Grupos de la sociedad civil angoleña instaron el martes a la Asociación del Fútbol Argentino (AFA) y a la estrella Lionel Messi a descartar la planificación de un partido amistoso este año tras la muerte de 30 personas en las protestas.
Las asociaciones de fútbol de ambos países han estado en conversaciones para fijar una fecha para un encuentro en Luanda como parte de las celebraciones en noviembre de los 50 años de independencia de Angola.
En una carta abierta dirigida a la Asociación del Fútbol Argentino, a la selección nacional y a la fundación Lionel Messi, cuatro grupos de la sociedad civil acusaron a las autoridades angoleñas de “represión sistémica”.
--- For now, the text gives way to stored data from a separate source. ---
[src/hdl/ptr_address_gen.sv]
// Pointer location for memory-indirect branches and exception vectors
`timescale 1ns/1ps
`default_nettype none
module ptr_address_gen
    import cpu_branch_pkg::*;
(
    input  wire cpu_branch_pkg::cpu_mode_type cpu_mode,
    input  wire cpu_branch_pkg::ptr_sel_type  sel,
    input  wire logic [7:0]                   field,
    input  wire logic [31:0]                  vector_base_reg,
    output logic [31:0]                       ptr_addr,
    output logic                              ptr_long
);
    logic [31:0] raw;
    logic        fixed_vec;

    always_comb
    begin
        fixed_vec = (field == VEC_RESET) || (field == VEC_ADDR_ERR);
        case (sel)
            PTR_IND8:   raw = {24'h000000, field};
            PTR_EXT7:   raw = scale_ptr(cpu_mode, {25'h0, field[6:0]} + EXT7_OFFSET);
            PTR_VECTOR: raw = scale_ptr(cpu_mode, {24'h000000, field})
                              + (fixed_vec ? 32'h0000_0000 : vector_base_reg);
            default:    raw = 32'h0000_0000;
        endcase
        ptr_addr = trunc_ea(cpu_mode, raw);
        ptr_long = !is_normal(cpu_mode);
    end
endmodule : ptr_address_gen
`default_nettype wire

[src/hdl/lea_unit.sv]
// Effective address computation for the load-effective-address operation
`timescale 1ns/1ps
`default_nettype none
module lea_unit
    import cpu_branch_pkg::*;
(
    input  wire cpu_branch_pkg::cpu_mode_type cpu_mode,
    input  wire logic [31:0]                  reg_operand,
    input  wire logic [31:0]                  disp,
    input  wire logic [1:0]                   scale,
    output logic [31:0]                       ea
);
    logic [31:0] scaled;

    always_comb
    begin
        // Register-direct operand stands in for the index register
        scaled = reg_operand << scale;
        ea     = trunc_ea(cpu_mode, disp + scaled);
    end
endmodule : lea_unit
`default_nettype wire

[src/hdl/cpu_indirect_branch_and_state_control.sv]
// Processing-state sequencer with memory-indirect branch and address generation
// Functional notes
// - Indirect pointer location comes from the 8-bit field of the instruction.
// - Upper address bits of that pointer location are zero: range 0 to 255.
// - Normal mode fetches word pointers, 16-bit targets; other modes fetch longwords.
// - Middle and advanced modes force the top byte of longword pointers to zero.
// - Vectors are offset by the vector base, except reset and address error.
// - Extended pointer address is (7-bit field plus 0x80) times 2 or 4.
// - Extended pointers lie in 0x100-0x1ff normal, 0x200-0x3ff otherwise.
// - Normal mode truncates every effective address to 16 bits.
// - Load-effective-address writes the address to a register, no memory access.
// - Register-direct operand serves as index of the indexed-displacement sum.
// - Five main states: reset, exception, execute, bus released, stop.
// - Reset input low aborts everything and enters reset at once.
// - Core and peripherals stay initialised and stopped in reset.
// - All interrupts are masked throughout reset.
// - Reset exception handling starts once the reset input rises.
// - Watchdog overflow also forces the reset state.
// - Exceptions fetch a vector from the table and branch to it.
// - Bus request releases the bus and halts until it is returned.
// - Sleep or hardware standby enters the stop state, execution ceases.
`timescale 1ns/1ps
`default_nettype none
module cpu_indirect_branch_and_state_control
    import cpu_branch_pkg::*;
(
    input  wire logic                           core_clk,
    input  wire logic                           rst_n,
    input  wire cpu_branch_pkg::cpu_mode_type   cpu_mode,
    input  wire logic                           wdt_overflow,
    input  wire logic                           exc_req,
    input  wire logic [7:0]                     exc_vector,
    input  wire logic [31:0]                    vector_base_reg,
    input  wire logic                           op_valid,
    input  wire cpu_branch_pkg::op_kind_type    op_kind,
    input  wire logic [7:0]                     op_field,
    input  wire logic [3:0]                     op_len,
    input  wire logic [31:0]                    lea_index,
    input  wire logic [31:0]                    lea_disp,
    input  wire logic [1:0]                     lea_scale,
    input  wire logic [3:0]                     lea_dst,
    input  wire logic                           mem_ack,
    input  wire logic [31:0]                    mem_rdata,
    input  wire logic                           bus_req,
    input  wire logic                           sleep_req,
    input  wire logic                           hw_standby,
    output logic                                op_ready,
    output logic                                mem_req,
    output logic [31:0]                         mem_addr,
    output logic                                mem_long,
    output logic                                bus_grant,
    output logic                                branch_valid,
    output logic                                branch_call,
    output logic [31:0]                         pc,
    output logic                                reg_wr_en,
    output logic [3:0]                          reg_wr_idx,
    output logic [31:0]                         reg_wr_data,
    output logic                                irq_mask,
    output logic                                periph_reset,
    output cpu_branch_pkg::proc_state_type      proc_state
);
    typedef enum logic [2:0] {ST_RESET, ST_VEC_FETCH, ST_EXECUTE, ST_PTR_FETCH,
                              ST_BUS_RELEASED, ST_STOP} seq_state_type;

    seq_state_type  state_reg,        state_next;
    logic [31:0]    pc_reg,           pc_next;
    logic [31:0]    mem_addr_reg,     mem_addr_next;
    logic           mem_long_reg,     mem_long_next;
    logic           mem_req_reg,      mem_req_next;
    logic           ptr_ext_reg,      ptr_ext_next;
    logic           branch_call_reg,  branch_call_next;
    logic           branch_valid_reg, branch_valid_next;
    logic           reg_wr_en_reg,    reg_wr_en_next;
    logic [3:0]     reg_wr_idx_reg,   reg_wr_idx_next;
    logic [31:0]    reg_wr_data_reg,  reg_wr_data_next;
    logic           bus_grant_reg,    bus_grant_next;
    logic           op_ready_reg,     op_ready_next;
    logic           irq_mask_reg,     irq_mask_next;
    logic           periph_reset_reg, periph_reset_next;
    proc_state_type proc_state_reg,   proc_state_next;

    ptr_sel_type    gen_sel;
    logic [7:0]     gen_field;
    logic [31:0]    gen_addr;
    logic           gen_long;
    logic [31:0]    lea_result;
    logic           is_ext_op;

    ptr_address_gen u_ptr_gen (
        .cpu_mode        (cpu_mode),
        .sel             (gen_sel),
        .field           (gen_field),
        .vector_base_reg (vector_base_reg),
        .ptr_addr        (gen_addr),
        .ptr_long        (gen_long)
    );

    lea_unit u_lea (
        .cpu_mode    (cpu_mode),
        .reg_operand (lea_index),
        .disp        (lea_disp),
        .scale       (lea_scale),
        .ea          (lea_result)
    );

    // Pointer generator select, kept apart from the sequencer to avoid a feedback path
    always_comb
    begin
        is_ext_op = (op_kind == OP_JUMP_EXT7) || (op_kind == OP_CALL_EXT7);
        gen_sel   = PTR_VECTOR;
        gen_field = exc_vector;
        if (state_reg == ST_RESET)
        begin
            gen_field = VEC_RESET;
        end
        else if (state_reg == ST_EXECUTE && !exc_req)
        begin
            gen_sel   = is_ext_op ? PTR_EXT7 : PTR_IND8;
            gen_field = op_field;
        end
    end

    always_comb
    begin
        state_next        = state_reg;
        pc_next           = pc_reg;
        mem_addr_next     = mem_addr_reg;
        mem_long_next     = mem_long_reg;
        ptr_ext_next      = ptr_ext_reg;
        branch_call_next  = branch_call_reg;
        branch_valid_next = 1'b0;
        reg_wr_en_next    = 1'b0;
        reg_wr_idx_next   = reg_wr_idx_reg;
        reg_wr_data_next  = reg_wr_data_reg;
        case (state_reg)
            ST_RESET:
            begin
                // Leaving reset loads the fixed reset vector address
                state_next    = ST_VEC_FETCH;
                mem_addr_next = gen_addr;
                mem_long_next = gen_long;
            end
            ST_VEC_FETCH:
            begin
                if (mem_ack)
                begin
                    pc_next    = fmt_pointer(cpu_mode, mem_rdata);
                    state_next = ST_EXECUTE;
                end
            end
            ST_EXECUTE:
            begin
                if (exc_req)
                begin
                    state_next    = ST_VEC_FETCH;
                    mem_addr_next = gen_addr;
                    mem_long_next = gen_long;
                end
                else if (bus_req)
                begin
                    state_next = ST_BUS_RELEASED;
                end
                else if (sleep_req || hw_standby)
                begin
                    state_next = ST_STOP;
                end
                else if (op_valid && op_ready_reg)
                begin
                    if (op_kind == OP_LEA)
                    begin
                        reg_wr_en_next   = 1'b1;
                        reg_wr_idx_next  = lea_dst;
                        reg_wr_data_next = lea_result;
                        pc_next          = trunc_ea(cpu_mode, pc_reg + {28'h0, op_len});
                    end
                    else
                    begin
                        state_next       = ST_PTR_FETCH;
                        mem_addr_next    = gen_addr;
                        mem_long_next    = gen_long;
                        ptr_ext_next     = is_ext_op;
                        branch_call_next = (op_kind == OP_CALL_IND8) || (op_kind == OP_CALL_EXT7);
                    end
                end
            end
            ST_PTR_FETCH:
            begin
                if (mem_ack)
                begin
                    pc_next           = fmt_pointer(cpu_mode, mem_rdata);
                    branch_valid_next = 1'b1;
                    state_next        = ST_EXECUTE;
                end
            end
            ST_BUS_RELEASED:
            begin
                if (!bus_req)
                begin
                    state_next = ST_EXECUTE;
                end
            end
            ST_STOP:
            begin
                // Standby only ends through reset; sleep wakes on an exception
                if (exc_req && !hw_standby)
                begin
                    state_next    = ST_VEC_FETCH;
                    mem_addr_next = gen_addr;
                    mem_long_next = gen_long;
                end
            end
            default:
            begin
                state_next = ST_RESET;
            end
        endcase
        if (wdt_overflow)
        begin
            // An op or fetch ending in the same cycle loses its register write and branch_valid, but pc_next still updates
            state_next        = ST_RESET;
            reg_wr_en_next    = 1'b0;
            branch_valid_next = 1'b0;
        end
        mem_req_next      = (state_next == ST_VEC_FETCH) || (state_next == ST_PTR_FETCH);
        bus_grant_next    = (state_next == ST_BUS_RELEASED);
        op_ready_next     = (state_next == ST_EXECUTE);
        irq_mask_next     = (state_next == ST_RESET);
        periph_reset_next = (state_next == ST_RESET);
        case (state_next)
            ST_RESET:        proc_state_next = PS_RESET;
            ST_VEC_FETCH:    proc_state_next = PS_EXCEPTION;
            ST_BUS_RELEASED: proc_state_next = PS_BUS_RELEASED;
            ST_STOP:         proc_state_next = PS_STOP;
            default:         proc_state_next = PS_EXECUTE;
        endcase
    end

    always_ff @(posedge core_clk or negedge rst_n)
    begin
        if (!rst_n)
        begin
            state_reg        <= ST_RESET;
            pc_reg           <= PC_RESET;
            mem_addr_reg     <= 32'h0000_0000;
            mem_long_reg     <= 1'b0;
            mem_req_reg      <= 1'b0;
            ptr_ext_reg      <= 1'b0;
            branch_call_reg  <= 1'b0;
            branch_valid_reg <= 1'b0;
            reg_wr_en_reg    <= 1'b0;
            reg_wr_idx_reg   <= 4'h0;
            reg_wr_data_reg  <= 32'h0000_0000;
            bus_grant_reg    <= 1'b0;
            op_ready_reg     <= 1'b0;
            irq_mask_reg     <= 1'b1;
            periph_reset_reg <= 1'b1;
            proc_state_reg   <= PS_RESET;
        end
        else
        begin
            state_reg        <= state_next;
            pc_reg           <= pc_next;
            mem_addr_reg     <= mem_addr_next;
            mem_long_reg     <= mem_long_next;
            mem_req_reg      <= mem_req_next;
            ptr_ext_reg      <= ptr_ext_next;
            branch_call_reg  <= branch_call_next;
            branch_valid_reg <= branch_valid_next;
            reg_wr_en_reg    <= reg_wr_en_next;
            reg_wr_idx_reg   <= reg_wr_idx_next;
            reg_wr_data_reg  <= reg_wr_data_next;
            bus_grant_reg    <= bus_grant_next;
            op_ready_reg     <= op_ready_next;
            irq_mask_reg     <= irq_mask_next;
            periph_reset_reg <= periph_reset_next;
            proc_state_reg   <= proc_state_next;
        end
    end

    assign op_ready     = op_ready_reg;
    assign mem_req      = mem_req_reg;
    assign mem_addr     = mem_addr_reg;
    assign mem_long     = mem_long_reg;
    assign bus_grant    = bus_grant_reg;
    assign branch_valid = branch_valid_reg;
    assign branch_call  = branch_call_reg;
    assign pc           = pc_reg;
    assign reg_wr_en    = reg_wr_en_reg;
    assign reg_wr_idx   = reg_wr_idx_reg;
    assign reg_wr_data  = reg_wr_data_reg;
    assign irq_mask     = irq_mask_reg;
    assign periph_reset = periph_reset_reg;
    assign proc_state   = proc_state_reg;
endmodule : cpu_indirect_branch_and_state_control
`default_nettype wire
Negarse a participar en el partido planeado “sería un gesto noble de solidaridad internacional y respeto por los derechos humanos”, dijeron los grupos, que incluyen organizaciones católicas, jurídicas y pro-democracia.
Angola es uno de los principales productores de petróleo de África, pero alrededor de un tercio de la población de casi 38 millones vive en la pobreza, según el Banco Mundial.
Las protestas a finales de julio contra los aumentos de precios del combustible estallaron en violencia cuando la gente saqueó tiendas, provocando una respuesta por parte de la policía que abrió fuego con balas reales.
Al menos 30 personas murieron, más de 270 resultaron heridas y alrededor de 1.515 fueron arrestadas en lo que fue el peor disturbio en décadas en el país del sur de África.
“Mientras los recursos públicos se canalizan hacia grandes eventos deportivos, miles de niños y adultos enfrentan hambre crónica, anemia severa y inseguridad alimentaria generalizada”, decía la carta.
La carta citó un informe de 2025 de la Organización de las Naciones Unidas para la Alimentación y la Agricultura (FAO) que señalaba que el 22,5 por ciento de la población padece desnutrición.
Los grupos dijeron que solo unos pocos se beneficiaron de oportunidades de negocio en Angola y que la mayoría estaban asociados con el MPLA, el partido que ha mantenido el poder desde la independencia de Portugal en 1975.